---------- Supplied records ----------

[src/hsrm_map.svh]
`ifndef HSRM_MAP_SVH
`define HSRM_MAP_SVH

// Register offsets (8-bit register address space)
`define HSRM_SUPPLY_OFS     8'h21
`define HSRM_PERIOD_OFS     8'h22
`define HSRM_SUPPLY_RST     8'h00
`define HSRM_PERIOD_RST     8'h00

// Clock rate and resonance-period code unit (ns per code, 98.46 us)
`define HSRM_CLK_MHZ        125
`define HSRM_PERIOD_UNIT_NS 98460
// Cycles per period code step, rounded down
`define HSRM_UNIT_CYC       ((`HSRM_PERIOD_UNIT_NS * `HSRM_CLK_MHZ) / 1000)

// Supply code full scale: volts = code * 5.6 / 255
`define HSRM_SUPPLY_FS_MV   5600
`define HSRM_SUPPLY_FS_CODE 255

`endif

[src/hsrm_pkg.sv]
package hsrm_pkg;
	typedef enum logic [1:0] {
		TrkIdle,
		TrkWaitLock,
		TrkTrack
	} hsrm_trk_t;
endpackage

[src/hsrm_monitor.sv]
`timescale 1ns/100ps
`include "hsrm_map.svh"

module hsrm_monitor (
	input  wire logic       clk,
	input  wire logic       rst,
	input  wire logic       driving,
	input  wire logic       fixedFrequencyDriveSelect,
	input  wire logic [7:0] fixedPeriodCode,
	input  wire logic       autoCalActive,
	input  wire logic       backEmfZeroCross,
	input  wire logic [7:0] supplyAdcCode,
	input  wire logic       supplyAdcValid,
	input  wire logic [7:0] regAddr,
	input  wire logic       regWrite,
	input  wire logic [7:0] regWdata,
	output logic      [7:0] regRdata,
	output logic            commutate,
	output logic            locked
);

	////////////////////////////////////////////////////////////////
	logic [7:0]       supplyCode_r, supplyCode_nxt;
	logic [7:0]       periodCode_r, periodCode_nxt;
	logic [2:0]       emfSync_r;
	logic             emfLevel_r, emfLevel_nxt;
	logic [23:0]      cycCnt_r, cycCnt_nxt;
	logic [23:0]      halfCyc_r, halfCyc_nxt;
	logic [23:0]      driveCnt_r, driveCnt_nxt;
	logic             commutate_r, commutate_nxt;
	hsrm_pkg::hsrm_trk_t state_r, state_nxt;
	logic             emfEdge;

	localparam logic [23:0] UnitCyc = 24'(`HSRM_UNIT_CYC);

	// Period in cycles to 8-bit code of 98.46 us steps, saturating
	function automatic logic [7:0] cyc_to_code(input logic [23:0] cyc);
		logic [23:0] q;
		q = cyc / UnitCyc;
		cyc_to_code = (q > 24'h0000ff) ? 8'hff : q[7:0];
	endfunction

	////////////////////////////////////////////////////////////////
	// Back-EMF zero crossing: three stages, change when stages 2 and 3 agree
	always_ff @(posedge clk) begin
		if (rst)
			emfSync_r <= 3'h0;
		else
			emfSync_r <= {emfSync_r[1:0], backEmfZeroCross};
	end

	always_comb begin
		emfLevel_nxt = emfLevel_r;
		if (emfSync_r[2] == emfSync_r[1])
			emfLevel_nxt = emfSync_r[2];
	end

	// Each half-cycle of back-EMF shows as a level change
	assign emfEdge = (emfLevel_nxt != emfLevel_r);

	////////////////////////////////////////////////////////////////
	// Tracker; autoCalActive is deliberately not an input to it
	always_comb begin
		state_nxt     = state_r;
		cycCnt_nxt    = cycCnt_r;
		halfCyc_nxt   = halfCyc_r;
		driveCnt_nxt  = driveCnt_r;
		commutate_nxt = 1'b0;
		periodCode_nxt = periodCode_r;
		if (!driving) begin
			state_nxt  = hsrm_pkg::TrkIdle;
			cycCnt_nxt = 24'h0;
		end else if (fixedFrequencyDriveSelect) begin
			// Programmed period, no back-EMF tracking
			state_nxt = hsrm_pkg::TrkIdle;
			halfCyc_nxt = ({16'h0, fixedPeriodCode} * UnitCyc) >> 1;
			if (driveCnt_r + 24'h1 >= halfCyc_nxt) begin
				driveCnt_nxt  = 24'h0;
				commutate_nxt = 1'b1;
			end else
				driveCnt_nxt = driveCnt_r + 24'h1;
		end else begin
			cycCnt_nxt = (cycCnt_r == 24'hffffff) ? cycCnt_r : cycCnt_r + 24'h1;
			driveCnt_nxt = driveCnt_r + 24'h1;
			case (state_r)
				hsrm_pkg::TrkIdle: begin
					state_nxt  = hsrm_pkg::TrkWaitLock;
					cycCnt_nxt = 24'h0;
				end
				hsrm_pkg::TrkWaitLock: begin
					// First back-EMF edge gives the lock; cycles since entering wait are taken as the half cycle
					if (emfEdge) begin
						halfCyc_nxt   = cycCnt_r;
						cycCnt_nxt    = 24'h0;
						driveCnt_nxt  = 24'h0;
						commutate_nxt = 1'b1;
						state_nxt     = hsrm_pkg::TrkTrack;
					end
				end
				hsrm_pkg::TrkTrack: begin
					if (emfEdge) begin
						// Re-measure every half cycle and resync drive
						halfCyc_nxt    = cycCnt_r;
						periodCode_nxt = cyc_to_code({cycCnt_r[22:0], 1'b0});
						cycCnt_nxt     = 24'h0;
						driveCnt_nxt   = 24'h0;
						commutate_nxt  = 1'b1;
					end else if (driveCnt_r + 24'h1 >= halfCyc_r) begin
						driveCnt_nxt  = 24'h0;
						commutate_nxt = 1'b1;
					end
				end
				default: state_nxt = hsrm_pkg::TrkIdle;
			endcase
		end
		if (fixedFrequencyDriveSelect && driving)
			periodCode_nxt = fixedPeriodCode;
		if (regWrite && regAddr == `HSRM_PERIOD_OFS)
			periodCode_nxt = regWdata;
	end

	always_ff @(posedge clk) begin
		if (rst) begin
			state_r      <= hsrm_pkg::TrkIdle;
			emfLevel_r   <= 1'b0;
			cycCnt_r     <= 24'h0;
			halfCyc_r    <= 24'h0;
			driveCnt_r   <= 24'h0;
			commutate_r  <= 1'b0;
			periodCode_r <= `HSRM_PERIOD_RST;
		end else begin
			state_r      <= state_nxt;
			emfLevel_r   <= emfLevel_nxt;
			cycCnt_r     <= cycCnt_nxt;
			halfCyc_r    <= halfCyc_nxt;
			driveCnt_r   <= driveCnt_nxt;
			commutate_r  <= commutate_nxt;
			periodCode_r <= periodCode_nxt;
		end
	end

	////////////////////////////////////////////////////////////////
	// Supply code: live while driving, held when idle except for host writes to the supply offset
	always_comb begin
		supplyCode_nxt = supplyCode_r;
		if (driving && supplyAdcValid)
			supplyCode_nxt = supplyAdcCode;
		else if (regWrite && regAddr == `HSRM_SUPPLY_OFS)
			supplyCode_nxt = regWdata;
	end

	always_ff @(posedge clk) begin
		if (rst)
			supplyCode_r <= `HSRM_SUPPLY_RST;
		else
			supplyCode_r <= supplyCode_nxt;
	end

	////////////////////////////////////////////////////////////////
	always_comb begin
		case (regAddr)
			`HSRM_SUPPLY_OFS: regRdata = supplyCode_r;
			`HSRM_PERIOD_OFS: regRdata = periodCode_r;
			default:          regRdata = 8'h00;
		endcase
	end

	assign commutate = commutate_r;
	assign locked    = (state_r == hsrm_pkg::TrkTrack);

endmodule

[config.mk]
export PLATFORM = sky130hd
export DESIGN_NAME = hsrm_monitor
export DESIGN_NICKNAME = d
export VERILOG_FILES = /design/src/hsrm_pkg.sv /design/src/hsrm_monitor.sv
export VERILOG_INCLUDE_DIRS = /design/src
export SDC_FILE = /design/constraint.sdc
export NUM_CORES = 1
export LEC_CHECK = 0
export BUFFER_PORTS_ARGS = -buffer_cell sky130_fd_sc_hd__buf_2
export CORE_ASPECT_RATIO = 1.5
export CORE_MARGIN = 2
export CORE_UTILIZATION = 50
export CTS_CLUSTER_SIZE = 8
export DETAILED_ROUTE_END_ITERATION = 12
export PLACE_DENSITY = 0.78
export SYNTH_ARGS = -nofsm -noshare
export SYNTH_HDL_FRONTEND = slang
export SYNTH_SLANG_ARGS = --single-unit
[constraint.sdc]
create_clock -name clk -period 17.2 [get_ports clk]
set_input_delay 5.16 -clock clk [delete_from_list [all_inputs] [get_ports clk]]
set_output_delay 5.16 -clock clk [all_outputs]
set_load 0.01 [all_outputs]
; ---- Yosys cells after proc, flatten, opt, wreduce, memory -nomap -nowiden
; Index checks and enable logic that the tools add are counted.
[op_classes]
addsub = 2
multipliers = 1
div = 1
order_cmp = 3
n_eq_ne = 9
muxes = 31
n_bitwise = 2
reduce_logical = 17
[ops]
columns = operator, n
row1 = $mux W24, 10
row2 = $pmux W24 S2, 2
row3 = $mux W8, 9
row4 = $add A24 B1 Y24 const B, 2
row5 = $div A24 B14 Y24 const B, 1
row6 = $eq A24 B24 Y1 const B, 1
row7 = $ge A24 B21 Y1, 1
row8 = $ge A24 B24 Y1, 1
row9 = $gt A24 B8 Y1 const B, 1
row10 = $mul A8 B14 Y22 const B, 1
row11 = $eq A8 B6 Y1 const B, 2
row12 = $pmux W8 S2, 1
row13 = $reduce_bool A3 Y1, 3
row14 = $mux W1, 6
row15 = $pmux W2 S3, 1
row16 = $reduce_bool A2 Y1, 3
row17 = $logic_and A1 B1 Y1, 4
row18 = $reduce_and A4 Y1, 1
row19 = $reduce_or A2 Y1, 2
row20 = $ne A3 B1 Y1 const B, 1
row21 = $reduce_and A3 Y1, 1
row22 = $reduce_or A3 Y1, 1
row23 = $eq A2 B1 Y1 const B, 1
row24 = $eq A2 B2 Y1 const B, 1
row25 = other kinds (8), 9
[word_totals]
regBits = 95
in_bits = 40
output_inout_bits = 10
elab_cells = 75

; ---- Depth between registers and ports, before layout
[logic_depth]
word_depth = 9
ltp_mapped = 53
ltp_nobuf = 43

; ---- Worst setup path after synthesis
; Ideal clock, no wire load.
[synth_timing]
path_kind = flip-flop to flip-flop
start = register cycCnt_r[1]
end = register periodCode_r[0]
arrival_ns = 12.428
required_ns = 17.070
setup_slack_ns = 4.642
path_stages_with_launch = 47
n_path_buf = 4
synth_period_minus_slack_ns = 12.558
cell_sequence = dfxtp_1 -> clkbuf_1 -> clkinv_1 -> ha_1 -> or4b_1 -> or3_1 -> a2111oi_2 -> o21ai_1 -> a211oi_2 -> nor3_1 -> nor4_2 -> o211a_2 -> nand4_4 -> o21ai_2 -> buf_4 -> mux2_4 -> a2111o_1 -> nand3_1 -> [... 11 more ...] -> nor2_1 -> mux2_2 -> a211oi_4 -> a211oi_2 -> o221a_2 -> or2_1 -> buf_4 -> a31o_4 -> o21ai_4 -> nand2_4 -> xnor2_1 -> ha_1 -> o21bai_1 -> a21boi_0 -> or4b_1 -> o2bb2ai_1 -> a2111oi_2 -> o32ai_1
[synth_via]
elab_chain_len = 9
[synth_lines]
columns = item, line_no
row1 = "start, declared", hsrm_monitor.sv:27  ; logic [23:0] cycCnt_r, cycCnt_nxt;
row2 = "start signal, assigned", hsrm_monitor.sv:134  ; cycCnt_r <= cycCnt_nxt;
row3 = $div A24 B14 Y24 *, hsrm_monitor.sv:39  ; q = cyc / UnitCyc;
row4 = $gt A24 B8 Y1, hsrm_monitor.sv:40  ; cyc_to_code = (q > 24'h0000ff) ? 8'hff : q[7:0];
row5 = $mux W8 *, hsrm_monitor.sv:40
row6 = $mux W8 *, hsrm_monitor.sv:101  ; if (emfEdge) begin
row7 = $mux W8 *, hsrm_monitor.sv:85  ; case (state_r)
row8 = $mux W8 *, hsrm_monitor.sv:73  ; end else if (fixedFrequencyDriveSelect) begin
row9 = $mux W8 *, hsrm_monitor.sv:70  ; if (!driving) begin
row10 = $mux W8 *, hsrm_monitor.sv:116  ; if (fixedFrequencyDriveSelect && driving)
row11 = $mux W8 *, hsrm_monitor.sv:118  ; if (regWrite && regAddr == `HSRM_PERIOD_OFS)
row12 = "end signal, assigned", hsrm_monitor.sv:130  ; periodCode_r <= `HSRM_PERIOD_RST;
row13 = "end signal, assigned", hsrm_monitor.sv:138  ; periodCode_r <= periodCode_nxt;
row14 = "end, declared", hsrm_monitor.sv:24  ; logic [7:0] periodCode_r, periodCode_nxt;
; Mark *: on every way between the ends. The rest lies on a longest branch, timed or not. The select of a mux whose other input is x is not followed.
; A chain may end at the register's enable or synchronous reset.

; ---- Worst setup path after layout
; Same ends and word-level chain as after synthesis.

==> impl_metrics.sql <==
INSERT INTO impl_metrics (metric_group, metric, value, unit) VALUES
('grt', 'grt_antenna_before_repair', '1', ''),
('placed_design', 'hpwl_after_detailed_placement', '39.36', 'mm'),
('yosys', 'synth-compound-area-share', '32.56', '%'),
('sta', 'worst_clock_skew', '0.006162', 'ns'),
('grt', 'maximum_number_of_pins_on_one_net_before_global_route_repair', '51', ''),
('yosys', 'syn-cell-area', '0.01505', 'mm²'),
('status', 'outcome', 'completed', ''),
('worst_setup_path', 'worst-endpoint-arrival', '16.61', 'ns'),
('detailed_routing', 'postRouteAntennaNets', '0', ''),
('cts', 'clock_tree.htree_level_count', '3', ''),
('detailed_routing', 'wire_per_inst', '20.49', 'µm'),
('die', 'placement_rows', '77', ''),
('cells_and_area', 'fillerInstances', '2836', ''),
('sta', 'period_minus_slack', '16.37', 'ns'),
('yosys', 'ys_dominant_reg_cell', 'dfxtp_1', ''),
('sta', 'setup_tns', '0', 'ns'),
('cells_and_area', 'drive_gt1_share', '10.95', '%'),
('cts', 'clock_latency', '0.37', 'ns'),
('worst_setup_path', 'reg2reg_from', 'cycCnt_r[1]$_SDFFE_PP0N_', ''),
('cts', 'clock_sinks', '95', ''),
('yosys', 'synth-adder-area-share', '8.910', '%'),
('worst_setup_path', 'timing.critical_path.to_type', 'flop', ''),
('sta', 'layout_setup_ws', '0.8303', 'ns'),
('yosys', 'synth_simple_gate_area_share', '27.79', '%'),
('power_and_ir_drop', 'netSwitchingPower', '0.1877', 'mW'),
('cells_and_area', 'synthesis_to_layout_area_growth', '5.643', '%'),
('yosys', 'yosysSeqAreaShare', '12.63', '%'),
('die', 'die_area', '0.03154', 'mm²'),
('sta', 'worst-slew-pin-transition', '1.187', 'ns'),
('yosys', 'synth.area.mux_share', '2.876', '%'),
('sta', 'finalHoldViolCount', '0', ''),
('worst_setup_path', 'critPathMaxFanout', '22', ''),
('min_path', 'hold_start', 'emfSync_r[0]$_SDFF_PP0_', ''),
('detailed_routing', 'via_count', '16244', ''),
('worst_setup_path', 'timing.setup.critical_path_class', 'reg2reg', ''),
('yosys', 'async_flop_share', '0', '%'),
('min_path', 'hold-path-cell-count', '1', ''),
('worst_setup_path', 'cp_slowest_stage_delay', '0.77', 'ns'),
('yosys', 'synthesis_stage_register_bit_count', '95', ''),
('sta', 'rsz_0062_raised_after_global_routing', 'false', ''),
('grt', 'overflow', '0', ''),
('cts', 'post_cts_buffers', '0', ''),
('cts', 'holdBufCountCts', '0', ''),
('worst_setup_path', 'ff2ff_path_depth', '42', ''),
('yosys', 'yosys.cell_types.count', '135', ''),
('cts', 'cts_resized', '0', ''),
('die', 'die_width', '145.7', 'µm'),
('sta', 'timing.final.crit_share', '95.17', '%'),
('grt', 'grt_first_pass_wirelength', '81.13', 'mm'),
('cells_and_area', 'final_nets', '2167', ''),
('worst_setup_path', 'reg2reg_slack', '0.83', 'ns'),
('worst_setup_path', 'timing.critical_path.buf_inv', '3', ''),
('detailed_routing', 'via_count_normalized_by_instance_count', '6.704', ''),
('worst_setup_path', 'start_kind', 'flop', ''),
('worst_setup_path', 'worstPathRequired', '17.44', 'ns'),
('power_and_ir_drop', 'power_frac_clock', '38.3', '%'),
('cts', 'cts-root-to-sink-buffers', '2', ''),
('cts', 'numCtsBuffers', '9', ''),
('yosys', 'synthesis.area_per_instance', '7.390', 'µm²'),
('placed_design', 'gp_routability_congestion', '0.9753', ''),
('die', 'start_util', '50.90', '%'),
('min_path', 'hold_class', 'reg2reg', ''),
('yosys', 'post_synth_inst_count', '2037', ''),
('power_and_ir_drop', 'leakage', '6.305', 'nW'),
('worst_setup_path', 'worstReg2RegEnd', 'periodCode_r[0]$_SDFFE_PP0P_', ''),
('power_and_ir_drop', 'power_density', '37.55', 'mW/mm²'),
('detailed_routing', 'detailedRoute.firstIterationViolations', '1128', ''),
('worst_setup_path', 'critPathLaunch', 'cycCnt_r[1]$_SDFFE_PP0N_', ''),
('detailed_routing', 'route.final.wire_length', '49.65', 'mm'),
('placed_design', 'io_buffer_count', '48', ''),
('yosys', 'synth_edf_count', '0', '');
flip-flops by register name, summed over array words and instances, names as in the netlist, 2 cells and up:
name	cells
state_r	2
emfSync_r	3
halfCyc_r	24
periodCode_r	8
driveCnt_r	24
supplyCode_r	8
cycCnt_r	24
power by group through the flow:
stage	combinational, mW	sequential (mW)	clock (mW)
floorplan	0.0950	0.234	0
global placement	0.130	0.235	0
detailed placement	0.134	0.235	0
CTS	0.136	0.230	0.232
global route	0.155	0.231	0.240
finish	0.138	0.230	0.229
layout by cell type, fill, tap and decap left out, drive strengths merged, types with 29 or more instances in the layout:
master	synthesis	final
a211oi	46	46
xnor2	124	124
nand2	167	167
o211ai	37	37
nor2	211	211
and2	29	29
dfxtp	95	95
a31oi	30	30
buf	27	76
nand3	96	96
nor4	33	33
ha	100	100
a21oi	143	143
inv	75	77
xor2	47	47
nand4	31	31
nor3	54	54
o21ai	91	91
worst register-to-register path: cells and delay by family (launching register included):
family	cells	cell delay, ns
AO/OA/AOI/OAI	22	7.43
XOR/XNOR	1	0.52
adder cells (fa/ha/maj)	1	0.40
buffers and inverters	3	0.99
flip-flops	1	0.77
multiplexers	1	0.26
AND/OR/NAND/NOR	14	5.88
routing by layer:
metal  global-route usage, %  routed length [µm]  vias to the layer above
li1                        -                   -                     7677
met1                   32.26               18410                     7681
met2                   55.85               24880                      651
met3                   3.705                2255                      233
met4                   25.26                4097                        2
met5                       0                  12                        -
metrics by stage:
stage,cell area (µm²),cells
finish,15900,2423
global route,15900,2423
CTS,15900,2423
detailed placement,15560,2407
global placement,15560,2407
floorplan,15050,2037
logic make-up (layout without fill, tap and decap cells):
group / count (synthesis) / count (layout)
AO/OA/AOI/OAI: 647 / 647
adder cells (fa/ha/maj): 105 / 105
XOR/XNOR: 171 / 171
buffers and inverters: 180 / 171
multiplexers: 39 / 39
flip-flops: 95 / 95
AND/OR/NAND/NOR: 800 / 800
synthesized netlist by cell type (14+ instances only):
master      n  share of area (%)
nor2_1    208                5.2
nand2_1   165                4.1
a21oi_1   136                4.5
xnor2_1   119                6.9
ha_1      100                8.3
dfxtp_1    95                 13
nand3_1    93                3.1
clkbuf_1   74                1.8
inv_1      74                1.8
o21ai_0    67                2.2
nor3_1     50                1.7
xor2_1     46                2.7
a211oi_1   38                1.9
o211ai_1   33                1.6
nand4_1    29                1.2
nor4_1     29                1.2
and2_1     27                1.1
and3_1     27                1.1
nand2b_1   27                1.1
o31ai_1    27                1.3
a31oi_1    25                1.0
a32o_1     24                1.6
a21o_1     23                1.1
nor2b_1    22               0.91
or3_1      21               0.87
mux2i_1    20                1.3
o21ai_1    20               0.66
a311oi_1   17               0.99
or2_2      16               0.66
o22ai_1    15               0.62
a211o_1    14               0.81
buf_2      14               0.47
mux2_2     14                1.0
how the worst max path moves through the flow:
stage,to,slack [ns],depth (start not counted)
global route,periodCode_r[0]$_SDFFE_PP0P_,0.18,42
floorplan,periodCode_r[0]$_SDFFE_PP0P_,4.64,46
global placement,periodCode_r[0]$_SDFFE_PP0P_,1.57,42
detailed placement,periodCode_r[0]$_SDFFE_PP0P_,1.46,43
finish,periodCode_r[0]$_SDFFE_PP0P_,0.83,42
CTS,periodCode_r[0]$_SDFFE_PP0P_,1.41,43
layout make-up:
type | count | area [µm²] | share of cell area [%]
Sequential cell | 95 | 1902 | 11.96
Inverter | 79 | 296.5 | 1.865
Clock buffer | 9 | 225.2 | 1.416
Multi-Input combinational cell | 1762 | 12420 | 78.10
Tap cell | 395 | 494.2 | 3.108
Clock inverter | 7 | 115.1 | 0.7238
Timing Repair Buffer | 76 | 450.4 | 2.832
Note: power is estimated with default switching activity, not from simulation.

----------

== Problem details ==
Transcribe nothing except the lines from the one with "Sequential cell | 95 | 1902 | 11.96" through the end of the data above, each exactly as it appears.

== Result of the task ==
Sequential cell | 95 | 1902 | 11.96
Inverter | 79 | 296.5 | 1.865
Clock buffer | 9 | 225.2 | 1.416
Multi-Input combinational cell | 1762 | 12420 | 78.10
Tap cell | 395 | 494.2 | 3.108
Clock inverter | 7 | 115.1 | 0.7238
Timing Repair Buffer | 76 | 450.4 | 2.832
Note: power is estimated with default switching activity, not from simulation.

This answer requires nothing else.